Kindle Fire features Amazon's 'cloud-accelerated' Silk Web browser

Posted:
in iPad edited January 2014
As part of the Kindle Fire unveiling on Wednesday, Amazon announced its new browser architecture, dubbed Silk, which does some processing and rendering in the cloud to speed up Web browsing.



Featuring what Amazon calls a "split browser" architecture, the "cloud-accelerated" Silk uses Amazon Web services to offer a faster Web browsing experience. The Silk software resides on both the new Kindle Fire, as well as Amazon's servers.



Silk utilizes Amazon's Elastic Compute Cloud, or "EC2," which sports latency of 5 milliseconds or less to most websites, rather than the 100 milliseconds seen through most wireless connections. Silk is said to dynamically divide labor between the local Kindle Fire and the cloud-based EC2, taking into consideration factors like network conditions, page complexity and the location of any cached content.



"We refactored and rebuilt the browser software stack and now push pieces of the computation into the AWS cloud," Amazon.com founder and CEO Jeff Bezos said. "When you use Silk -- without thinking about it or doing anything explicit -- you're calling on the raw computational horsepower of Amazon EC2 to accelerate your web browsing."



Amazon noted that constructing cnn.com requires 161 files served from 25 unique domains, representing the complexity of modern websites. An average website is said to require 80 files served from 13 different domains.



Combined with high latency over wireless connections, this can lead to long load times for websites. Amazon says its new Silk browser solves this by sharing the load between the Kindle Fire and its servers.







The retailer noted that many top websites are hosted on Amazon's own EC2 servers, meaning that many website requests will never leave the extended infrastructure of Amazon Web Services.

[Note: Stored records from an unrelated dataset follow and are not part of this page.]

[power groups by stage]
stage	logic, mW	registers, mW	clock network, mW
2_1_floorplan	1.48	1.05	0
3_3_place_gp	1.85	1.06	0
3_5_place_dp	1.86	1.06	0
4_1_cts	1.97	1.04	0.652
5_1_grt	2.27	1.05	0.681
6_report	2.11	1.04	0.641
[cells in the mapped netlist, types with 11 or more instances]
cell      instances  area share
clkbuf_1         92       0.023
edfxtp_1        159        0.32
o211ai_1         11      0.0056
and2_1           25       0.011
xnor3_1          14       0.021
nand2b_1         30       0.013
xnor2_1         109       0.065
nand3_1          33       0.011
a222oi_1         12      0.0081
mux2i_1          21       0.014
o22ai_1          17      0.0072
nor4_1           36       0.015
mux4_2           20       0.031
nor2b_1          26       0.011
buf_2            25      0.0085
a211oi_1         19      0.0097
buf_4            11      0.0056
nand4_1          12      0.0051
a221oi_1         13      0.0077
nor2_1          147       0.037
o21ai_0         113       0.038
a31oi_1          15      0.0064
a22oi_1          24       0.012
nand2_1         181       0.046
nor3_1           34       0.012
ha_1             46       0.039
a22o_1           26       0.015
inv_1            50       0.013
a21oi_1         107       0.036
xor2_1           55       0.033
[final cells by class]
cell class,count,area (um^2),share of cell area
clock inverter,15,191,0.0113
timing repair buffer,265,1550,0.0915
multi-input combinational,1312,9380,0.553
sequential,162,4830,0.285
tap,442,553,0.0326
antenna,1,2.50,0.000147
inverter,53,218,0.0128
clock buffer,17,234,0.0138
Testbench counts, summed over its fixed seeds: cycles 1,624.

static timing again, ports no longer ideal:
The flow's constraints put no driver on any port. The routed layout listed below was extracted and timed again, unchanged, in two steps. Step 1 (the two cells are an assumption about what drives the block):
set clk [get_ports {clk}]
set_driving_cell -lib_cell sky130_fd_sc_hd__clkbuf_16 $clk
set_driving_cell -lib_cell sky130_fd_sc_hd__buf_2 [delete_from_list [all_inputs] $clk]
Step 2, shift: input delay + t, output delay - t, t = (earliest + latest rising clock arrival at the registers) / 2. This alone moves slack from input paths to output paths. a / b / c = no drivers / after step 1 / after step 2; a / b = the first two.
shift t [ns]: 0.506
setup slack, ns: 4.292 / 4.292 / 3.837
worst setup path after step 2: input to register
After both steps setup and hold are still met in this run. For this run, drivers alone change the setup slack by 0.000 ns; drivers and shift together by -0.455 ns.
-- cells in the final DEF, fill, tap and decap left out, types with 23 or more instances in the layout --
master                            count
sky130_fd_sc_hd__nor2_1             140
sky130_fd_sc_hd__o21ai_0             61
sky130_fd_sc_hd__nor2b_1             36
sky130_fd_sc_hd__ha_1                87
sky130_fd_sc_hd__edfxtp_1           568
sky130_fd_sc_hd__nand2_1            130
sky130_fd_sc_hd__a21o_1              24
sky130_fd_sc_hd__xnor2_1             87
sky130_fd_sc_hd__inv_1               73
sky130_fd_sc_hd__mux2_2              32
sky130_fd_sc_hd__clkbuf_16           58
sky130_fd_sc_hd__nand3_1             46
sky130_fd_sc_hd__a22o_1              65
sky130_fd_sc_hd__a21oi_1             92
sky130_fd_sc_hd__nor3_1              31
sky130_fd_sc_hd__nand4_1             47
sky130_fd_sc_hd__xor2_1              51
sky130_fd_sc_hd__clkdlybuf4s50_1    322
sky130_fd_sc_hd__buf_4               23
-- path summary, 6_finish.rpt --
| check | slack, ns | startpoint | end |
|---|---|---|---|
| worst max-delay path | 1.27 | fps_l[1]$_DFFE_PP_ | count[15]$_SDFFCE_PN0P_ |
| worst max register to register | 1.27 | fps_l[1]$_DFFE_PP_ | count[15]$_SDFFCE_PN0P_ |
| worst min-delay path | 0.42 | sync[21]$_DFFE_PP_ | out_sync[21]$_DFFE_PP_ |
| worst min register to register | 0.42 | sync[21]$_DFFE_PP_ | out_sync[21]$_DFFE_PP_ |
This is an optimization exercise on Yosys and OpenROAD, whose aim is small area, a short achievable clock period and few clock cycles, not a production implementation.
In this exercise RTL edits were held to simulation tests only and were not proved equivalent to the original.
No activity file was given, so power comes from the tool's default toggle rates.

## eac3lc
module eac3lc (
    input  wire        clk,
    input  wire        rst,
    input  wire        host_req,
    input  wire        host_we,
    input  wire        host_buf,
    input  wire [7:0]  host_addr,
    input  wire [31:0] host_wdata,
    output reg  [31:0] host_rdata,
    output wire        busy
);
Size in the first run: roughly 920 flip-flops, roughly 78 I/O pins.
Settings: LEC_CHECK=0, CAP_MARGIN=20, CORE_MARGIN=2, CORE_UTILIZATION=55, CTS_BUF_LIST=sky130_fd_sc_hd__clkbuf_8, CTS_CLUSTER_SIZE=24, PLACE_DENSITY=0.65, SLEW_MARGIN=20; clock period 12.0 ns.
standard.sh (not shown) runs the stock make flow with config.mk's settings and CLKGATE_MAP_FILE= SYNTH_SCRIPT=/design/flow/synth_recipe.tcl, a recipe that flattens the netlist after the stock synthesis.
==> flow/flow/run.sh <==
#!/bin/bash
# The standard layout, with the timing repair aiming 8 ns below the clock
# period, free to resize cells across footprints, and buf_4 port buffers.
# Each step's full output stays in the ORFS logs under orfs/logs; make's own
# output goes to make.log.
set -euo pipefail
bash standard.sh SETUP_SLACK_MARGIN=8 MATCH_CELL_FOOTPRINT=0 \
  "BUFFER_PORTS_ARGS=-buffer_cell sky130_fd_sc_hd__buf_4" finish > make.log 2>&1
Testbench counts at the start, summed over its fixed seeds: cycles 26,169.
Change:
==> flow/flow/run.sh (replaced) <==
#!/bin/bash
# The standard layout, with the timing repair aiming 8 ns below the clock
# period and free to resize cells across footprints. Each step's full output
# stays in the ORFS logs under orfs/logs; make's own output goes to make.log.
set -euo pipefail
bash standard.sh SETUP_SLACK_MARGIN=8 MATCH_CELL_FOOTPRINT=0 finish > make.log 2>&1
--- a/flow/config.mk
+++ b/flow/config.mk
@@ -10,4 +10,4 @@
-export CORE_UTILIZATION = 55
-export CTS_BUF_LIST = sky130_fd_sc_hd__clkbuf_8
-export CTS_CLUSTER_SIZE = 24
-export PLACE_DENSITY = 0.65
+export CORE_UTILIZATION = 40
+export CTS_CLUSTER_DIAMETER = 60
+export CTS_CLUSTER_SIZE = 20
+export PLACE_DENSITY = 0.5
The new run completed with no timing, DRC or antenna violations.
Combinational power rose by 4.6%.
Via count is lower by about 1%.
Power is higher by 3.5%.
Flip-flop and latch count does not change.
Change:
--- a/flow/config.mk
+++ b/flow/config.mk
@@ -7,0 +8 @@
+export ABC_AREA = 1
@@ -11,2 +11,0 @@
-export CTS_CLUSTER_DIAMETER = 60
-export CTS_CLUSTER_SIZE = 20
=>
- The changed run ran to the end with no violations
- utilization grows by 1.5 points
- sequential share of layout area shrinks by 1.2 points
- via count grows by 4.6%
- final area grows by 2.9%
- area after synthesis shrinks by 0.49%
- routed wire length grows by 9.6%
- final cell count grows by 7.6%
- register-to-register slack loses 30 ps
- power grows by 3.9%
- first-iteration DRC count shrinks by 1.4%
- global-route usage grows by 3.1 points

eac3lc again, from the RTL that the note above started with.
// eac3lc
module eac3lc (
    input  wire        clk,
    input  wire        rst,
    input  wire        host_req,
    input  wire        host_we,
    input  wire        host_buf,
    input  wire [7:0]  host_addr,
    input  wire [31:0] host_wdata,
    output reg  [31:0] host_rdata,
    output wire        busy
);
    localparam [31:0] ID_VALUE = 32'h4C433136;
    localparam [3:0] R_ID = 4'h0, R_CMD = 4'h1, R_STATUS = 4'h2, R_LEN = 4'h3,
                     R_ARG_A = 4'h4, R_ARG_B = 4'h5, R_ARG_C = 4'h6, R_RESULT = 4'h7,
                     R_FCOUNT = 4'h8, R_TRIM = 4'h9, R_CURSOR = 4'hA, R_CAP = 4'hB;
    localparam [3:0] O_OK = 4'h0, O_NO_SYNC = 4'h1, O_TRUNCATED = 4'h2, O_RESYNC_EXH = 4'h3,
                     O_NOT_FOUND = 4'h4, O_ILLEGAL = 4'h5;
    localparam [3:0] S_BT0  = 4'd0,     
                     S_BT1  = 4'd1,     
                     S_BT2  = 4'd2,     
                     S_CR1  = 4'd3,     
                     S_CRC  = 4'd4,     
                     S_SCAN = 4'd5,     
                     S_FJ   = 4'd6,     
                     S_STRM = 4'd7,     
                     S_FINW = 4'd8,     
  ...
export LEC_CHECK = 0
export CAP_MARGIN = 20
export CORE_MARGIN = 2
export CORE_UTILIZATION = 40
export PLACE_DENSITY = 0.5
export SLEW_MARGIN = 20
create_clock -name core_clock -period 12.0 [get_ports {clk}]
==> flow/flow/run.sh <==
#!/bin/bash
# The standard layout, with the timing repair aiming 8 ns below the clock
# period, free to resize cells across footprints, and buf_4 port buffers.
# Each step's full output stays in the ORFS logs under orfs/logs; make's own
# output goes to make.log.
set -euo pipefail
bash standard.sh SETUP_SLACK_MARGIN=8 MATCH_CELL_FOOTPRINT=0 \
  "BUFFER_PORTS_ARGS=-buffer_cell sky130_fd_sc_hd__buf_4" finish > make.log 2>&1
The first run finished clean.
Testbench counts at the start, summed over its fixed seeds: cycles 26,169.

"If hundreds of files are required to build a web page across dozens of domains, Silk can request all of this content simultaneously with EC2, without overwhelming the mobile device processor or impacting battery life," the company said.







Amazon Silk keeps a persistent connection open to EC2, which in turn also maintains a connection to the top sites on the Web. Similar to Amazon's recommended products on its website, Silk "learns more about the individual sites it renders and where users go next."



"By observing the aggregate traffic patterns on various web sites, it refines its heuristics, allowing for accurate predictions of the next page request," Amazon said. "For example, Silk might observe that 85 percent of visitors to a leading news site click on that site's top headline.







"With that knowledge, EC2 and Silk together make intelligent decisions about pre-pushing content to the Kindle Fire. As a result, the next page a Kindle Fire customer is likely to visit will already be available locally in the device cache, enabling instant rendering to the screen."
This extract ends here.